What needs to be done:
Find the string "declaration" in the listing and report every line that has it.

Task inputs:

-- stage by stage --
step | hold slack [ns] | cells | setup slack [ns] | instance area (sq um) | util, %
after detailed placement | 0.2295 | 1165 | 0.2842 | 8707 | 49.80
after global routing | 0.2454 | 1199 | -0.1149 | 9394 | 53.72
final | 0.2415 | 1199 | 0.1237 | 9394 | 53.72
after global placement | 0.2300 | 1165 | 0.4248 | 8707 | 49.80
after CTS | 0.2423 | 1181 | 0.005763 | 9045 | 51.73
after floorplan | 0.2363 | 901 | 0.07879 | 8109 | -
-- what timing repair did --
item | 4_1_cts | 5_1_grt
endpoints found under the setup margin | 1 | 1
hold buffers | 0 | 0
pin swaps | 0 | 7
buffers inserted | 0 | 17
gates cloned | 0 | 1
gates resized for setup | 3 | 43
--- config.mk ---
export PLATFORM = sky130hd
export DESIGN_NAME = three_band_fir_audio_mixer
export DESIGN_NICKNAME = d
export VERILOG_FILES = /design/src/design/tbfm_pkg.sv /design/src/design/tbfm_delay_mem.sv /design/src/design/tbfm_mac.sv /design/src/design/three_band_fir_audio_mixer.sv
export SDC_FILE = /design/constraint.sdc
export NUM_CORES = 2
export LEC_CHECK = 0
export BUFFER_PORTS_ARGS = -buffer_cell sky130_fd_sc_hd__buf_2
export CAP_MARGIN = 20
export CORE_ASPECT_RATIO = 0.8
export CORE_UTILIZATION = 40
export DETAILED_ROUTE_END_ITERATION = 10
export SLEW_MARGIN = 25
export SYNTH_ARGS = -nofsm -noshare
export SYNTH_HDL_FRONTEND = slang
export SYNTH_SLANG_ARGS = --single-unit
--- constraint.sdc ---
create_clock -name clk_i -period 7.1 [get_ports clk_i]
set_clock_uncertainty 0.1 [all_clocks]
set_input_delay 0 -clock clk_i [delete_from_list [all_inputs] [get_ports clk_i]]
set_output_delay 0 -clock clk_i [all_outputs]
set_load 0.01 [all_outputs]
File: config.mk
export PLATFORM = sky130hd
export DESIGN_NAME = rhpq_ctrl
export DESIGN_NICKNAME = d
export VERILOG_FILES = /design/src/rtl/rhpq_pkg.sv /design/src/rtl/rhpq_ctrl.sv
export SDC_FILE = /design/constraint.sdc
export NUM_CORES = 1
export LEC_CHECK = 0
export BUFFER_PORTS_ARGS = -buffer_cell sky130_fd_sc_hd__clkbuf_2
export CORE_AREA = 2 2 39 41
export DETAILED_ROUTE_END_ITERATION = 10
export DIE_AREA = 0 0 41 43
export GPL_TIMING_DRIVEN = 1
export PLACE_DENSITY = 0.45
export REMOVE_ABC_BUFFERS = 1
export SLEW_MARGIN = 20
export SYNTH_ARGS = -nofsm -noshare
export SYNTH_HDL_FRONTEND = slang
export SYNTH_SLANG_ARGS = --single-unit
File: constraint.sdc
create_clock -name clk -period 3.5 [get_ports clk]
set_clock_uncertainty 0.15 [all_clocks]
set_input_delay 0.7 -clock clk [delete_from_list [all_inputs] [get_ports clk]]
set_output_delay 0.7 -clock clk [all_outputs]
set_load 0.01 [all_outputs]
File: src/rtl/rhpq_pkg.sv
// ----------------------------------------------------------------------------
// rhpq_pkg
// Shared types, constants and codes of the monotone priority queue.
// ----------------------------------------------------------------------------
`default_nettype none

package rhpq_pkg;

  localparam int CAPACITY = 1024;
  localparam int IDX_W    = $clog2(CAPACITY);
  localparam int KEY_W    = 31;
  localparam int CNT_W    = $clog2(CAPACITY + 1);
  localparam int ENT_W    = KEY_W + 1;
  localparam int FUNC_W   = 3;
  localparam int STAT_W   = 3;
  localparam int IN_W     = 48;
  localparam int OUT_W    = 88;

  localparam logic [KEY_W-1:0] NO_KEY = {KEY_W{1'b1}};

  // operation codes
  localparam logic [FUNC_W-1:0] FN_PUSH   = 3'd0;
  localparam logic [FUNC_W-1:0] FN_DELMIN = 3'd1;
  localparam logic [FUNC_W-1:0] FN_MODIFY = 3'd2;
  localparam logic [FUNC_W-1:0] FN_QUERY  = 3'd3;
  localparam logic [FUNC_W-1:0] FN_CLEAR  = 3'd4;

  // status codes
  localparam logic [STAT_W-1:0] ST_OK      = 3'd0;
  localparam logic [STAT_W-1:0] ST_EMPTY   = 3'd1;
  localparam logic [STAT_W-1:0] ST_PRESENT = 3'd2;
  localparam logic [STAT_W-1:0] ST_ABSENT  = 3'd3;
  localparam logic [STAT_W-1:0] ST_SMALL   = 3'd4;

  typedef enum logic [2:0] {
    S_RST_CLEAR,
    S_IDLE,
    S_EXEC,
    S_SCAN,
    S_OP_CLEAR,
    S_DONE
  } state_t;

  typedef struct packed {
    logic latch;
    logic exec;
    logic sweep;
    logic scan;
    logic load_out;
  } cmd_t;

  typedef struct packed {
    logic need_scan;
    logic is_clear;
    logic sweep_last;
    logic scan_end;
    logic out_free;
  } sts_t;

endpackage

`default_nettype wire

File: src/rtl/rhpq_ctrl.sv
// ----------------------------------------------------------------------------
// rhpq_ctrl
// Sequencer of the priority queue: sweep, execute, scan and result hand-off.
// ----------------------------------------------------------------------------
`default_nettype none

module rhpq_ctrl (
  input  wire logic          clk,
  input  wire logic          rst,
  input  wire logic          in_valid,
  output logic               in_ready,
  input  wire rhpq_pkg::sts_t sts,
  output rhpq_pkg::cmd_t     cmd
);

  import rhpq_pkg::*;

  state_t state, state_next;

  // state register
  always_ff @(posedge clk) begin
    if (rst) begin
      state <= S_RST_CLEAR;
    end else begin
      state <= state_next;
    end
  end

  // next state
  always_comb begin
    state_next = state;
    unique case (state)
      S_RST_CLEAR: if (sts.sweep_last) state_next = S_IDLE;
      S_IDLE:      if (in_valid) state_next = S_EXEC;
      S_EXEC: begin
        priority if (sts.is_clear) state_next = S_OP_CLEAR;
        else if (sts.need_scan)    state_next = S_SCAN;
        else                       state_next = S_DONE;
      end
      S_SCAN:      if (sts.scan_end) state_next = S_DONE;
      S_OP_CLEAR:  if (sts.sweep_last) state_next = S_DONE;
      S_DONE:      if (sts.out_free) state_next = S_IDLE;
      default:     state_next = S_RST_CLEAR;
    endcase
  end

  // outputs
  always_comb begin
    cmd      = '0;
    in_ready = 1'b0;
    unique case (state)
      S_RST_CLEAR: cmd.sweep = 1'b1;
      S_IDLE: begin
        in_ready  = 1'b1;
        cmd.latch = in_valid;
      end
      S_EXEC:      cmd.exec = 1'b1;
      S_SCAN:      cmd.scan = 1'b1;
      S_OP_CLEAR:  cmd.sweep = 1'b1;
      S_DONE:      cmd.load_out = sts.out_free;
      default:     cmd = '0;
    endcase
  end

endmodule

`default_nettype wire

## After elaboration in Yosys (flattened, before gate mapping)

Index checks and enable logic that the tools add are counted.

- Flip-flop bits (word level): 3
- Input port bits: 8
- Output and inout bits: 6
- Word-level logic and storage cells: 28

- Eq/ne operators: 10
- Mux-type cells: 14
- Reductions and logical operators: 3

Operators by type and width:

| kind | number |
|---|---|
| $mux 3 | 7 |
| $pmux 3 s6 | 1 |
| $ne 2x2->1 const B | 5 |
| $eq 3x2->1 const B | 2 |
| $eq 3x3->1 const B | 2 |
| $mux 1 | 6 |
| $reduce_and 5->1 | 1 |
| $eq 3x1->1 const B | 1 |
| $logic_not 3->1 | 1 |
| $reduce_or 2->1 | 1 |

## Logic depth before layout (Yosys ltp)

Gate-level depths: netlist of the first run.

- Depth in word-level cells: 3
- Depth in mapped cells: 5
- Depth with buffers taken out: 4

## Least setup slack after synthesis of the first run

OpenSTA, ideal clock, no wires.

- Path kind: reg2out
- Start point: reg state[1]
- End point: out cmd[4] (netlist name)
- Arrival time: 0.983 ns
- Data required time: 2.650 ns
- Path slack: 1.667 ns
- Cell stages (with the launch flop): 4
- Buffers on the path: 0
- Cell sequence: dfxtp_1 nand2b_2 nor2_1 and2_4

RTL lines:

| item | line | text |
|---|---|---|
| start: declaration | rhpq_ctrl.sv:18 | `state_t state, state_next;` |
| start signal: assignment | rhpq_ctrl.sv:25 | `state <= state_next;` |
| end: declaration | rhpq_ctrl.sv:13 | `output rhpq_pkg::cmd_t cmd` |

==> impl_metrics.toml, run 1 <==
[logic_synthesis]
yosys.area.top_type_share_pct = 25.5
async_flop_share_pct = 0
synth_cell_type_count = 18
synth_common_cells = "8 x nor2_1, 3 x dfxtp_1, 2 x a21oi_1, 2 x nand2_1"
syn_area_um2 = 235
synth_edf_count = 0
synth_ff_type = "dfxtp_1"
post_synth.cell_area_avg_um2 = 8.11
synthTopCellsByArea = "dfxtp_1 26%, nor2_1 13%, a2111oi_2 6.4%"
ys_seq_area_share_pct = 25.5
yosysTopAreaCell = "dfxtp_1"
ys_ff_latch = 3
ys_warn_count = 0
yosysMostFrequentCell = "nor2_1"
synth_cells = 29

[worst_setup_path]
cp.arrival_ns = 1.29
worstSetupStartpoint = "state[1]"
critPathTopFamily = "simple AND/OR/NAND/NOR gates"
rr_worst_depth = 4
worstSetupStartpointType = "register"
endpoint = "cmd[4]"
critPathSlowestCell = "dfxtp_1"
reg2reg_setup_slack_ns = 1.92
reg2reg_from = "state[2]"
crit_buf_inv = 1
rr_endpoint = "state[2]"
cp.required_ns = 2.65
critPathMaxFanout = 9
crit_type = "reg2out"
path_cells = "nand2b_2 -> nor2_1 -> and2_4 -> clkbuf_2"
critPathMaxStageDelay_ns = 0.38
worstSetupEndpointType = "output pin"
path_depth = 4

[clocking]
postCtsHoldBufs = 0
worstSkewPairLatency_ns = 0.23
cts_resized = 0
root_buffer = "clkbuf_4"
clkTransAtPathRegs_ns = 0.04
cts_made_buffers = 3
cts_sinks = 3
post_cts_buffers = 0
cts_tree = "done"
htreeDepth = 1
cts_max_path_buffers = 2

[route]
drc = 0
dr.pass1.iters = 4
routed_wl_um = 574
dr.first_iter.drc_count = 2
wire_per_inst_um = 9.41
ant_nets = 0
vias = 255
vias_per_cell = 4.18

[power]
power_density_nw_per_um2 = 415
max-vdd-ir-drop_uv = 210
p_leak_nw = 0.153
power.total_mw = 0.141

[timing]
rsz0062_at_grt = "no"
fmax_ghz = 0.468
final_hold_viol_count = 0
fin_setup_tns_ns = 0
slew_headroom_pct = 79.3
setup_viol_count_final = 0
fin_crit_ns = 2.14
drv_slew = 0
timing.final.crit_share_pct = 61.1
tightestPinTransition_ns = 0.310

[min_path]
hp-class = "reg2reg"

[floorplan]
fp.dieW_um = 41
num_rows = 14
die_height_um = 43
start_util_pct = 17.0
dieArea_um2 = 1760
core_um2 = 1380
ioPinCount = 14

[global_route]
grt_pass1_vias = 223
antenna_found_initial = 0
gr-total-overflow = 0
grt_usage_pct = 7.72
grt_max_degree = 10
grt_pass1_wl_um = 938

[finish]
largestRegisters = "state (3)"
largest_reg_flops = 3
n_antenna_cell = 0
nNetsFinal = 54
drive_gt1_share_pct = 44.4
fin_util_pct = 24.5
areaGrowthSynthToFinish_pct = 44.1
regMostFlops = "state"

[flow_run]
maxCapViolCount = 0

[placement]
numPortBuffers = 13
post-dp-hpwl_um = 459
gp_congestion = 0.672

[outcome]
status = "finished, final reports clean"
[report_power, final]
part / total [mW] / switching (mW) / leakage (nW) / internal [mW]
Clock: 0.0593 / 0.0167 / 0.0150 / 0.0426
Sequential: 0.0442 / 0.00673 / 0.0246 / 0.0374
Combinational: 0.0371 / 0.0180 / 0.114 / 0.0190
Total: 0.141 / 0.0415 / 0.153 / 0.0991
[cell type report]
type,instances,area [um^2]
clock buffer,4,26.3
fill,153,1040
inverter,1,3.75
multi-input combinational,24,164
sequential,3,60.1
tap,16,20.0
timing repair buffer,13,65.1
[cells by family after synthesis]
group / share of synthesized area (%)
AND/OR/NAND/NOR: 37.2
AO/OA/AOI/OAI: 23.4
multiplexers: 9.04
flip-flops: 25.5
buffers and inverters: 4.79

Reply:
| start: declaration | rhpq_ctrl.sv:18 | `state_t state, state_next;` |
| end: declaration | rhpq_ctrl.sv:13 | `output rhpq_pkg::cmd_t cmd` |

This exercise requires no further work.